KR20090003813A - Cryogenic composite refrigeration unit and its control method - Google Patents

Abstract

The present invention relates to an ultra-low temperature complex refrigeration system and a control method by combining the direct cooling method with the indirect cooling method to shorten the return time of the set temperature in the freezer and reduce the power consumption. According to an embodiment, the internal warehouse 100 In the refrigeration system of), the first compressor (12), the first condenser (14), the first expansion valve (16), the first evaporator (18) disposed in the freezing chamber (102) of the freezer (100) Direct cooling unit 10 provided; Cooling endothermic and cooled in the second compressor 22, the second condenser 24, the second expansion valve 26, the second evaporator 28 and the second evaporator 28 disposed in the freezer compartment 102 An indirect cooling unit (20) having a cold air fan (29) for delivering air to the freezing compartment; A temperature sensor 202 installed in the freezing compartment 102; It characterized in that it comprises a control unit 200 for controlling the operation of the first compressor 12, the second compressor 22 and the solenoid valve 15 according to the temperature change detected by the temperature sensor 202.

Description

Cryogenic composite refrigeration system and its control method

The following drawings, which are attached in this specification, illustrate preferred embodiments of the present invention, and together with the detailed description of the present invention, serve to further understand the technical spirit of the present invention. It should not be construed as limited to.

1 is a schematic configuration diagram of a cryogenic composite refrigeration system according to the present invention.

Figure 2 is a flow chart of the operation of the first and second compressors applied to the cryogenic composite refrigeration system according to the present invention.

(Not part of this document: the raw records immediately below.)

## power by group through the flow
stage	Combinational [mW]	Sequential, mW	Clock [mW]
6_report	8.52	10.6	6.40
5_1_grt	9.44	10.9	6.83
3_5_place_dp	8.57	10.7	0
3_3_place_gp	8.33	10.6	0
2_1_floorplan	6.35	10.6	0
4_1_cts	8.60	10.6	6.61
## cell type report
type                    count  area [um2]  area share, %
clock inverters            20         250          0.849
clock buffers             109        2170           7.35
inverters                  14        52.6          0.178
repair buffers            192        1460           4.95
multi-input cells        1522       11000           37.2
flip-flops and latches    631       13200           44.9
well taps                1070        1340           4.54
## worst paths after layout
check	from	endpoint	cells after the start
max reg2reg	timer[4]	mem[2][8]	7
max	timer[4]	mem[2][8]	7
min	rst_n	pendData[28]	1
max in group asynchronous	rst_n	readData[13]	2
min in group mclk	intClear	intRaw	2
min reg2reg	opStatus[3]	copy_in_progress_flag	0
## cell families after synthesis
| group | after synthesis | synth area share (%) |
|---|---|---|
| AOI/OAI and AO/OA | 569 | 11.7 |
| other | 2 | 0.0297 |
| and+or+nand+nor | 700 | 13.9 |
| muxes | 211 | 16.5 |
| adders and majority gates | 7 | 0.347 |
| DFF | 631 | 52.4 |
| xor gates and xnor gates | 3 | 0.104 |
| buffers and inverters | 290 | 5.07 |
==> src/rtl/adc_demux_pkg.sv <==
// Purpose: Shared constants, types and register map of the ADC output demux block
// Assumes: 32-bit APB, one aligned word per register
// Notes: Codes are 8-bit offset binary
package adc_demux_pkg;

  localparam int CODE_W = 8;
  localparam int APB_DW = 32;

  // Output modes
  typedef enum logic [1:0] {
    full_rate_single_port_mode = 2'b00,
    half_rate_demux_mode = 2'b01,
    quarter_rate_decimation_mode = 2'b10
  } demux_mode_e;

  // One converted sample with its overrange bit
  typedef struct packed {
    logic [CODE_W-1:0] code;
    logic overrange;
  } sample_s;

  // Code points
  localparam logic [CODE_W-1:0] CODE_ZERO = 8'h00;
  localparam logic [CODE_W-1:0] CODE_FULL = 8'hFF;
  localparam logic [CODE_W-1:0] CODE_MID_HI = 8'h80;
  localparam logic [CODE_W-1:0] CODE_MID_LO = 8'h7F;
  localparam logic signed [CODE_W:0] DIFF_POS_FS = 9'sh080;
  localparam logic signed [CODE_W:0] DIFF_NEG_FS = -9'sh080;

  // Phase counter
  localparam logic [1:0] PHASE_RST = 2'h0;
  localparam logic [1:0] PHASE_HALF_RATE_DEMUX_MODE_MASK = 2'h1;
  localparam logic [1:0] PHASE_QUARTER_RATE_DECIMATION_MODE_MASK = 2'h3;
  localparam logic [1:0] PHASE_HALF_RATE_DEMUX_MODE_UPD = 2'h1;
  localparam logic [1:0] PHASE_QUARTER_RATE_DECIMATION_MODE_UPD = 2'h2;

  // Register byte offsets
  localparam logic [7:0] OFS_CTRL = 8'h00;
  localparam logic [7:0] OFS_STATUS = 8'h04;
  localparam logic [7:0] OFS_MASK = 8'h08;
  localparam logic [7:0] OFS_STATE = 8'h0C;

  // Field positions
  localparam int CTRL_RESYNC_BIT = 0;
  localparam int EVT_OVR_BIT = 0;
  localparam int EVT_MODE_BIT = 1;
  localparam int EVT_W = 2;
  localparam int ST_MODE_LSB = 0;
  localparam int ST_PHASE_LSB = 2;
  localparam int ST_AUXPWR_BIT = 4;
  localparam int ST_OVR_BIT = 5;

  localparam logic [EVT_W-1:0] EVT_RST = 2'h0;
  localparam logic [APB_DW-1:0] WORD_ZERO = 32'h0000_0000;

endpackage : adc_demux_pkg

==> src/rtl/adc_code_encoder.sv <==
// Purpose: Quantise the differential input into an offset binary sample
// Assumes: Inputs are signed levels in LSB units, sampled each rising ref_clk_in edge
// Notes: Zero difference alternates between the two midscale codes
`timescale 1ns/10ps
module adc_code_encoder
  import adc_demux_pkg::*;
(
  input wire logic ref_clk_in,
  input wire logic resetn_in,
  input wire logic ce_in,
  input wire logic signed [CODE_W-1:0] analog_input_true_in,
  input wire logic signed [CODE_W-1:0] analog_input_complement_in,
  output sample_s sample_out
);

  logic signed [CODE_W:0] diff;
  logic mid_toggle;
  sample_s next_sample;

  // Differential level in LSB, both sides sign extended first so no carry is lost
  assign diff = (CODE_W+1)'(analog_input_true_in) - (CODE_W+1)'(analog_input_complement_in);

  // Offset binary with saturation at both ends
  always_comb
  begin
    next_sample.overrange = 1'b0;
    if (diff >= DIFF_POS_FS)
    begin
      next_sample.code = CODE_FULL;
      next_sample.overrange = 1'b1;
    end
    else if (diff <= DIFF_NEG_FS)
    begin
      next_sample.code = CODE_ZERO;
    end
    else if (diff == 9'sh000)
    begin
      next_sample.code = mid_toggle ? CODE_MID_LO : CODE_MID_HI;
    end
    else
    begin
      next_sample.code = CODE_W'(diff + DIFF_POS_FS);
    end
  end

  // Midscale alternation
  always_ff @(posedge ref_clk_in or negedge resetn_in)
  begin
    if (!resetn_in)
      mid_toggle <= 1'b0;
    else if (ce_in && diff == 9'sh000)
      mid_toggle <= ~mid_toggle;
  end

  // Sample register, one per rising clock edge
  always_ff @(posedge ref_clk_in or negedge resetn_in)
  begin
    if (!resetn_in)
      sample_out <= '0;
    else if (ce_in)
      sample_out <= next_sample;
  end

endmodule : adc_code_encoder

==> src/rtl/adc_output_demux.sv <==
// Purpose: Output demux, data-ready clock and overrange flag of an 8-bit flash ADC
// Assumes: ref_clk_in is the sampling clock; APB register access
// Notes: Second port outputs go all-high on both lines when powered down
// Operation
// - Demux enable low forces full-rate single-port mode, ignoring division select.
// - With demux enabled, division select low picks half rate, high quarter rate.
// - Full rate: sample on first port, repeated on second port one cycle later.
// - Second port powered down drives true and complement lines high.
// - Half rate: two consecutive samples together, older on second port.
// - Demux modes: outputs change only at data-ready rising edge; full rate changes them at both edges.
// - Quarter rate drops every second sample, retained ones split over ports.
// - One shared overrange flag; demux modes flag either port overranged.
// - Full rate flags overrange from first port only.
// - Zero differential input gives midscale code alternating 7F and 80.
// - Negative full scale gives 00 clear; positive gives FF with flag set.
// - Every sample is 8-bit offset binary on differential lines.
// - Samples taken on rising sampling clock edge, which times the demux.
// - Data-ready phase is arbitrary until a demux resync fixes it.
`timescale 1ns/10ps
module adc_output_demux
  import adc_demux_pkg::*;
#(
  parameter int ADDR_W = 8
)
(
  input wire logic ref_clk_in,
  input wire logic resetn_in,
  input wire logic ce_in,
  input wire logic signed [CODE_W-1:0] analog_input_true_in,
  input wire logic signed [CODE_W-1:0] analog_input_complement_in,
  input wire logic demux_enable_in,
  input wire logic division_select_in,
  input wire logic second_port_power_a_in,
  input wire logic second_port_power_b_in,
  input wire logic psel_in,
  input wire logic penable_in,
  input wire logic pwrite_in,
  input wire logic [ADDR_W-1:0] paddr_in,
  input wire logic [APB_DW-1:0] pwdata_in,
  output logic [APB_DW-1:0] prdata_out,
  output logic pready_out,
  output logic pslverr_out,
  output logic [CODE_W-1:0] first_port_data_out,
  output logic [CODE_W-1:0] first_port_data_n_out,
  output logic [CODE_W-1:0] second_port_data_out,
  output logic [CODE_W-1:0] second_port_data_n_out,
  output logic data_ready_out,
  output logic data_ready_n_out,
  output logic overrange_out,
  output logic overrange_n_out,
  output logic irq_out
);

  // Elaboration checks
  if (CODE_W != 8)
    $error("code width must be 8");
  if (ADDR_W < 4)
    $error("address width too small for register map");

  sample_s sample;
  demux_mode_e mode;
  demux_mode_e mode_q;
  logic [1:0] phase;
  logic [1:0] phase_mask;
  logic update;
  logic keep_older;
  sample_s held;
  sample_s first;
  sample_s second;
  logic flag;
  logic dready;
  logic aux_powered;
  logic resync;
  logic [EVT_W-1:0] status;
  logic [EVT_W-1:0] mask;
  logic [EVT_W-1:0] events;
  logic flag_q;
  logic apb_setup;
  logic apb_write;
  logic [7:0] addr8;
  logic mapped;
  logic [APB_DW-1:0] next_rdata;

  adc_code_encoder u_encoder (
    .ref_clk_in(ref_clk_in),
    .resetn_in(resetn_in),
    .ce_in(ce_in),
    .analog_input_true_in(analog_input_true_in),
    .analog_input_complement_in(analog_input_complement_in),
    .sample_out(sample)
  );

  // Mode decode from the two select pins
  always_comb
  begin
    if (!demux_enable_in)
      mode = full_rate_single_port_mode;
    else if (!division_select_in)
      mode = half_rate_demux_mode;
    else
      mode = quarter_rate_decimation_mode;
  end

  // Phase position and update points per mode
  always_comb
  begin
    case (mode)
      half_rate_demux_mode:
      begin
        phase_mask = PHASE_HALF_RATE_DEMUX_MODE_MASK;
        update = (phase == PHASE_HALF_RATE_DEMUX_MODE_UPD);
        keep_older = (phase == PHASE_RST);
      end
      quarter_rate_decimation_mode:
      begin
        phase_mask = PHASE_QUARTER_RATE_DECIMATION_MODE_MASK;
        update = (phase == PHASE_QUARTER_RATE_DECIMATION_MODE_UPD);
        keep_older = (phase == PHASE_RST);
      end
      default:
      begin
        phase_mask = PHASE_RST;
        update = 1'b1;
        keep_older = 1'b0;
      end
    endcase
  end

  // Divider phase, realigned by a demux resync
  always_ff @(posedge ref_clk_in or negedge resetn_in)
  begin
    if (!resetn_in)
      phase <= PHASE_RST;
    else if (ce_in)
    begin
      if (resync)
        phase <= PHASE_RST;
      else
        phase <= (phase + 2'h1) & phase_mask;
    end
  end

  // Older sample store for the demux modes
  always_ff @(posedge ref_clk_in or negedge resetn_in)
  begin
    if (!resetn_in)
      held <= '0;
    else if (ce_in && keep_older)
      held <= sample;
  end

  // Port registers, changing only at an update
  always_ff @(posedge ref_clk_in or negedge resetn_in)
  begin
    if (!resetn_in)
    begin
      first <= '0;
      second <= '0;
    end
    else if (ce_in && update)
    begin
      first <= sample;
      if (mode == full_rate_single_port_mode)
        second <= first;
      else
        second <= held;
    end
  end

  // Shared overrange flag follows the mode
  always_ff @(posedge ref_clk_in or negedge resetn_in)
  begin
    if (!resetn_in)
      flag <= 1'b0;
    else if (ce_in && update)
    begin
      if (mode == full_rate_single_port_mode)
        flag <= sample.overrange;
      else
        flag <= sample.overrange | held.overrange;
    end
  end

  // Data-ready clock rises with each update in the demux modes, toggles every sample in full rate
  always_ff @(posedge ref_clk_in or negedge resetn_in)
  begin
    if (!resetn_in)
      dready <= 1'b0;
    else if (ce_in)
    begin
      if (mode == full_rate_single_port_mode)
        dready <= ~dready;
      else if (update)
        dready <= 1'b1;
      else if (phase == PHASE_RST)
        dready <= 1'b0;
    end
  end

  assign aux_powered = second_port_power_a_in & second_port_power_b_in;

  // Differential output pairs
  genvar gi;
  for (gi = 0; gi < CODE_W; gi++)
  begin : g_bits
    assign first_port_data_out[gi] = first.code[gi];
    assign first_port_data_n_out[gi] = ~first.code[gi];
    assign second_port_data_out[gi] = aux_powered ? second.code[gi] : 1'b1;
    assign second_port_data_n_out[gi] = aux_powered ? ~second.code[gi] : 1'b1;
  end

  assign data_ready_out = dready;
  assign data_ready_n_out = ~dready;
  assign overrange_out = flag;
  assign overrange_n_out = ~flag;

  // APB decode
  assign apb_setup = psel_in & ~penable_in;
  assign apb_write = psel_in & penable_in & pwrite_in;
  assign addr8 = 8'(paddr_in);
  assign pready_out = psel_in & penable_in;

  always_comb
  begin
    mapped = 1'b1;
    next_rdata = WORD_ZERO;
    if (addr8 == OFS_CTRL)
      next_rdata = WORD_ZERO;
    else if (addr8 == OFS_STATUS)
      next_rdata[EVT_W-1:0] = status;
    else if (addr8 == OFS_MASK)
      next_rdata[EVT_W-1:0] = mask;
    else if (addr8 == OFS_STATE)
    begin
      next_rdata[ST_MODE_LSB +: 2] = mode;
      next_rdata[ST_PHASE_LSB +: 2] = phase;
      next_rdata[ST_AUXPWR_BIT] = aux_powered;
      next_rdata[ST_OVR_BIT] = flag;
    end
    else
      mapped = 1'b0;
  end

  // Read data and error captured in the setup cycle
  always_ff @(posedge ref_clk_in or negedge resetn_in)
  begin
    if (!resetn_in)
    begin
      prdata_out <= WORD_ZERO;
      pslverr_out <= 1'b0;
    end
    else if (apb_setup)
    begin
      prdata_out <= pwrite_in ? WORD_ZERO : next_rdata;
      pslverr_out <= ~mapped;
    end
  end

  // Resync pulse from a control write
  always_ff @(posedge ref_clk_in or negedge resetn_in)
  begin
    if (!resetn_in)
      resync <= 1'b0;
    else if (apb_write && addr8 == OFS_CTRL)
      resync <= pwdata_in[CTRL_RESYNC_BIT];
    else if (ce_in)
      resync <= 1'b0;
  end

  // Mask register
  always_ff @(posedge ref_clk_in or negedge resetn_in)
  begin
    if (!resetn_in)
      mask <= EVT_RST;
    else if (apb_write && addr8 == OFS_MASK)
      mask <= pwdata_in[EVT_W-1:0];
  end

  // Events: new overrange and mode change
  always_ff @(posedge ref_clk_in or negedge resetn_in)
  begin
    if (!resetn_in)
    begin
      flag_q <= 1'b0;
      mode_q <= full_rate_single_port_mode;
    end
    else if (ce_in)
    begin
      flag_q <= flag;
      mode_q <= mode;
    end
  end

  always_comb
  begin
    events = EVT_RST;
    events[EVT_OVR_BIT] = ce_in & flag & ~flag_q;
    events[EVT_MODE_BIT] = ce_in & (mode != mode_q);
  end

  // Sticky status, write one to clear, set wins
  always_ff @(posedge ref_clk_in or negedge resetn_in)
  begin
    if (!resetn_in)
      status <= EVT_RST;
    else if (apb_write && addr8 == OFS_STATUS)
      status <= (status & ~pwdata_in[EVT_W-1:0]) | events;
    else
      status <= status | events;
  end

  assign irq_out = |(status & mask);
endmodule : adc_output_demux

==> config.mk <==
export PLATFORM = sky130hd
export DESIGN_NAME = adc_output_demux
export DESIGN_NICKNAME = d
export VERILOG_FILES = /design/src/rtl/adc_demux_pkg.sv /design/src/rtl/adc_code_encoder.sv /design/src/rtl/adc_output_demux.sv
export SDC_FILE = /design/constraint.sdc
export NUM_CORES = 1
export LEC_CHECK = 0
export ABC_AREA = 1
export BUFFER_PORTS_ARGS = -buffer_cell sky130_fd_sc_hd__buf_4
export CAP_MARGIN = 5
export CORE_MARGIN = 4
export CORE_UTILIZATION = 33
export CTS_CLUSTER_DIAMETER = 150
export CTS_CLUSTER_SIZE = 40
export DETAILED_ROUTE_END_ITERATION = 6
export HOLD_SLACK_MARGIN = 0.05
export PLACE_DENSITY = 0.66
export SETUP_SLACK_MARGIN = 0.1
export SYNTH_ARGS = -nofsm -noshare
export SYNTH_HDL_FRONTEND = slang
export SYNTH_HIERARCHICAL = 1
export SYNTH_SLANG_ARGS = --single-unit
==> constraint.sdc <==
create_clock -name ref_clk_in -period 1.3 [get_ports ref_clk_in]
set_input_delay 0.195 -clock ref_clk_in [delete_from_list [all_inputs] [get_ports ref_clk_in]]
set_output_delay 0.195 -clock ref_clk_in [all_outputs]
set_load 0.05 [all_outputs]
==> metrics.txt, run 1 <==
# TYPE chip_impl_metric gauge
chip_impl_metric{name="synth_area",unit="µm²"} 3600
chip_impl_metric{name="syn_to_final_growth",unit="%"} 61.3
chip_impl_info{name="worst_path_dominant_cell_family",value="simple AND/OR/NAND/NOR gates"} 1
chip_impl_metric{name="seq_power_share",unit="%"} 31.3
chip_impl_metric{name="number_of_remaining_drc_errors",unit=""} 0
chip_impl_metric{name="wire_per_inst",unit="µm"} 12.7
chip_impl_metric{name="leakage",unit="nW"} 3.00
chip_impl_metric{name="fmax",unit="GHz"} 0.617
chip_impl_metric{name="die_area",unit="µm²"} 12600
chip_impl_metric{name="postSynthAreaPerCell",unit="µm²"} 7.19
chip_impl_info{name="result_of_the_run",value="complete, but fails checks"} 1
chip_impl_info{name="hold_path.class",value="in -> reg"} 1
chip_impl_info{name="critical_path.slowest_cell",value="sky130_fd_sc_hd__fa_2"} 1
chip_impl_metric{name="firstDrtPassIters",unit=""} 4
chip_impl_metric{name="insertion_delay",unit="ns"} 0.31
chip_impl_metric{name="number_of_buffers_added_by_the_clock_tree_synthesis_step",unit=""} 5
chip_impl_metric{name="path_max_fanout",unit=""} 6
chip_impl_metric{name="worst_clock_skew",unit="ns"} 0.00794
chip_impl_metric{name="final_layout_size_suffix_gt1_share",unit="%"} 49.0
chip_impl_metric{name="sequential_element_share_of_the_synthesized_area",unit="%"} 37.5
chip_impl_metric{name="pwr_density_cell",unit="nW/µm²"} 1330
chip_impl_metric{name="grt_use_total",unit="%"} 14.5
chip_impl_metric{name="total_routed_wirelength",unit="µm"} 10100
chip_impl_info{name="cp_common_cell",value="sky130_fd_sc_hd__nand2_1"} 1
chip_impl_metric{name="antennaDiodeCount",unit=""} 0
chip_impl_metric{name="dr.first_iter.drc_count",unit=""} 149
chip_impl_info{name="cp_launch_type",value="input port"} 1
chip_impl_metric{name="initial_antenna_violation_count",unit=""} 0
chip_impl_metric{name="die_w",unit="µm"} 112
chip_impl_metric{name="cap_violations",unit=""} 0
chip_impl_metric{name="row_count",unit=""} 37
chip_impl_metric{name="cts_buffer_depth",unit=""} 2
chip_impl_info{name="critPathLaunch",value="analog_input_true_in[0]"} 1
chip_impl_metric{name="grt_remaining_overflow",unit=""} 0
chip_impl_metric{name="postLayoutSetupSlackWorst",unit="ns"} -0.321
chip_impl_info{name="worst_hold_startpoint",value="pwdata_in[1]"} 1
chip_impl_metric{name="critPathArrivalTime",unit="ns"} 1.84
chip_impl_metric{name="effective_utilization_at_floorplan",unit="%"} 34.4
chip_impl_metric{name="p_int",unit="mW"} 4.30
chip_impl_metric{name="grt_max_degree",unit=""} 35
chip_impl_metric{name="finish.instance_area",unit="µm²"} 5810
chip_impl_metric{name="max-vdd-ir-drop",unit="mV"} 0.860
chip_impl_metric{name="worst_path_largest_cell_delay",unit="ns"} 0.42
chip_impl_info{name="tritoncts_clock_tree",value="built"} 1
chip_impl_metric{name="clkSinkCount",unit=""} 54
chip_impl_metric{name="clock_tree.htree_level_count",unit=""} 2
chip_impl_metric{name="power.clock.fraction",unit="%"} 12.3
chip_impl_metric{name="placeable_core_area",unit="µm²"} 10500
chip_impl_metric{name="layout_min_cycle_time",unit="ns"} 1.62
chip_impl_metric{name="setup_violations",unit=""} 28
chip_impl_metric{name="dp_slack",unit="ns"} -0.782
chip_impl_metric{name="netSwitchingFraction",unit="%"} 44.4
chip_impl_metric{name="detailroute.via_count",unit=""} 3620
chip_impl_metric{name="hold_slack",unit="ns"} 0.153
chip_impl_info{name="cp_cell_sequence",value="buf_8 -> inv_12 -> ha_4 -> inv_4 -> fa_2 -> inv_2 -> nand2_2 -> nor2_4 -> nand3_2 -> nor2_2 -> nand2_2 -> nor2_2 -> nand4_1 -> nand2_1 -> inv_2 -> nand2_1 -> nand2_1"} 1
chip_impl_metric{name="timing.final.crit_share",unit="%"} 125
chip_impl_metric{name="global_route_wire_length_before_repair",unit="µm"} 15600
chip_impl_metric{name="hold_violations",unit=""} 0
chip_impl_info{name="rsz0062_at_grt",value="true"} 1
chip_impl_metric{name="ports",unit=""} 137
chip_impl_info{name="crit-reg2reg-launch",value="phase[1]"} 1
chip_impl_metric{name="finalSetupTns",unit="ns"} -3.52
chip_impl_info{name="path_class",value="in -> reg"} 1
chip_impl_metric{name="timing.critical_path.buf_inv",unit=""} 5
chip_impl_metric{name="viasPerCell",unit=""} 4.52
chip_impl_metric{name="power_frac_comb",unit="%"} 56.4
chip_impl_info{name="failed_checks",value="setup timing"} 1
chip_impl_metric{name="route.antenna.remaining_nets",unit=""} 0
chip_impl_metric{name="first_global_vias",unit=""} 3436
chip_impl_metric{name="gp_congestion",unit=""} 0.830
chip_impl_metric{name="final_net_count",unit=""} 741
chip_impl_metric{name="synth.lib_cells_used.distinct",unit=""} 32
chip_impl_metric{name="fp.dieH",unit="µm"} 112
chip_impl_metric{name="worstPathRequired",unit="ns"} 1.52
chip_impl_metric{name="io_buffer_count",unit=""} 80
chip_impl_info{name="crit_path_end_kind",value="flip-flop"} 1
chip_impl_metric{name="ys_warn_count",unit=""} 6
chip_impl_metric{name="net-switching-power",unit="mW"} 3.44
chip_impl_metric{name="final_count_of_pins_violating_max_slew",unit=""} 0
chip_impl_metric{name="placed_area",unit="µm²"} 4590
chip_impl_metric{name="netlist_instances",unit=""} 501
chip_impl_metric{name="ys_ff_latch",unit=""} 54
chip_impl_metric{name="place.detailed.hpwl",unit="µm"} 6380
chip_impl_metric{name="cts.reportedPaths.clkPinSlew",unit="ns"} 0.10
chip_impl_info{name="cts_root_buf",value="sky130_fd_sc_hd__clkbuf_8"} 1
==> timing repair <==
action	in CTS	in global routing
buffers inserted	33	16
hold endpoints to repair	32	0
endpoints found under the setup margin	55	64
pin swaps	28	20
hold buffers	1	0
gates cloned	5	0
gates resized for setup	106	68
==> area by class of cell <==
type	instances	area (µm²)
Timing Repair Buffer	164	1600
Fill cell	897	4660
Inverter	94	418
Sequential cell	54	1360
Clock inverter	2	13.8
Timing Repair inverter	1	16.3
Multi-Input combinational cell	344	2150
Tap cell	136	170
Clock buffer	6	72.6
==> sequential cells by signal, indices dropped and copies added, names as in the netlist <==
name,cells
phase,2
first_port_data_out,8
held,9
overrange_out,1
prdata_out,6
pslverr_out,1
flag_q,1
mode_q,2
status,2
resync,1
second,8
u_encoder/mid_toggle,1
mask,2
data_ready_out,1
u_encoder/sample_out,9
==> cell families (layout without fill, tap and decap cells) <==
logic type,count (synthesis),after routing,share of synthesized area [%]
and+or+nand+nor,238,238,30.3
buffers and inverters,128,267,17.1
AOI/OAI and AO/OA,67,67,10.5
DFF,54,54,37.5
adders and majority gates,11,11,4.03
xor gates and xnor gates,2,2,0.487
other,1,26,0.104
==> path summary, 6_finish.rpt <==
check	slack (ns)	end	depth (start not counted)
setup / recovery	-0.32	u_encoder/sample_out[6]	17
hold / removal	0.15	mask[1]	3
setup reg to reg	-0.05	second[8]	9
hold reg to reg	0.50	prdata_out[1]	2
max in group asynchronous	0.37	prdata_out[1]	3
min in group asynchronous	0.37	held[6]	2
==> cells in the mapped netlist <==
cell type / number / area share, %
sky130_fd_sc_hd__a21oi_1: 14 / 1.9
sky130_fd_sc_hd__nor2_1: 20 / 2.1
sky130_fd_sc_hd__inv_1: 82 / 8.6
sky130_fd_sc_hd__inv_6: 1 / 0.24
sky130_fd_sc_hd__nand4_4: 1 / 0.59
sky130_fd_sc_hd__nand2_4: 2 / 0.63
sky130_fd_sc_hd__nand4_1: 10 / 1.7
sky130_fd_sc_hd__nor3_1: 3 / 0.42
sky130_fd_sc_hd__clkinv_1: 1 / 0.10
sky130_fd_sc_hd__buf_4: 26 / 5.4
sky130_fd_sc_hd__xor2_1: 2 / 0.49
sky130_fd_sc_hd__nand2_1: 147 / 15
sky130_fd_sc_hd__o21ai_1: 9 / 1.3
sky130_fd_sc_hd__nand2_2: 17 / 3.0
sky130_fd_sc_hd__nand3b_1: 1 / 0.21
sky130_fd_sc_hd__nor2_4: 2 / 0.63
sky130_fd_sc_hd__nand3_4: 1 / 0.49
sky130_fd_sc_hd__nand3_1: 28 / 3.9
sky130_fd_sc_hd__fa_1: 1 / 0.56
sky130_fd_sc_hd__buf_12: 1 / 0.56
sky130_fd_sc_hd__nor2_2: 3 / 0.52
sky130_fd_sc_hd__buf_6: 2 / 0.63
sky130_fd_sc_hd__a22o_1: 1 / 0.24
sky130_fd_sc_hd__conb_1: 1 / 0.10
sky130_fd_sc_hd__o21ai_0: 33 / 4.6
sky130_fd_sc_hd__nand3_2: 3 / 0.83
sky130_fd_sc_hd__clkbuf_1: 5 / 0.52
sky130_fd_sc_hd__o21ai_2: 9 / 2.2
sky130_fd_sc_hd__o32ai_1: 1 / 0.24
sky130_fd_sc_hd__dfrtp_1: 54 / 38
sky130_fd_sc_hd__inv_2: 10 / 1.0
sky130_fd_sc_hd__ha_1: 10 / 3.5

Figure 3 is a flow chart of the operation of the solenoid valve applied to the cryogenic composite refrigeration system according to the present invention.

Figure 4 is an operation diagram according to the temperature control of the first and second compressors applied to the cryogenic composite refrigeration system according to the present invention.

<Explanation of symbols for the main parts of the drawings>

10: Direct Cooling Unit

15: Expansion valve

12,22: first and second compressor

14,24: 1st, 2nd condenser

16, 26: 1st, 2nd expansion valve

18,28: 1st, 2nd evaporator

20: indirect cooling unit

200: control unit

202: temperature sensor

The present invention relates to an ultra low temperature complex refrigeration system and a control method thereof, and more particularly, to an ultra low temperature complex refrigeration system and control method in which a direct cooling method is combined with an indirect cooling method to shorten the return time of a set temperature in a freezer warehouse and reduce power consumption. It is about.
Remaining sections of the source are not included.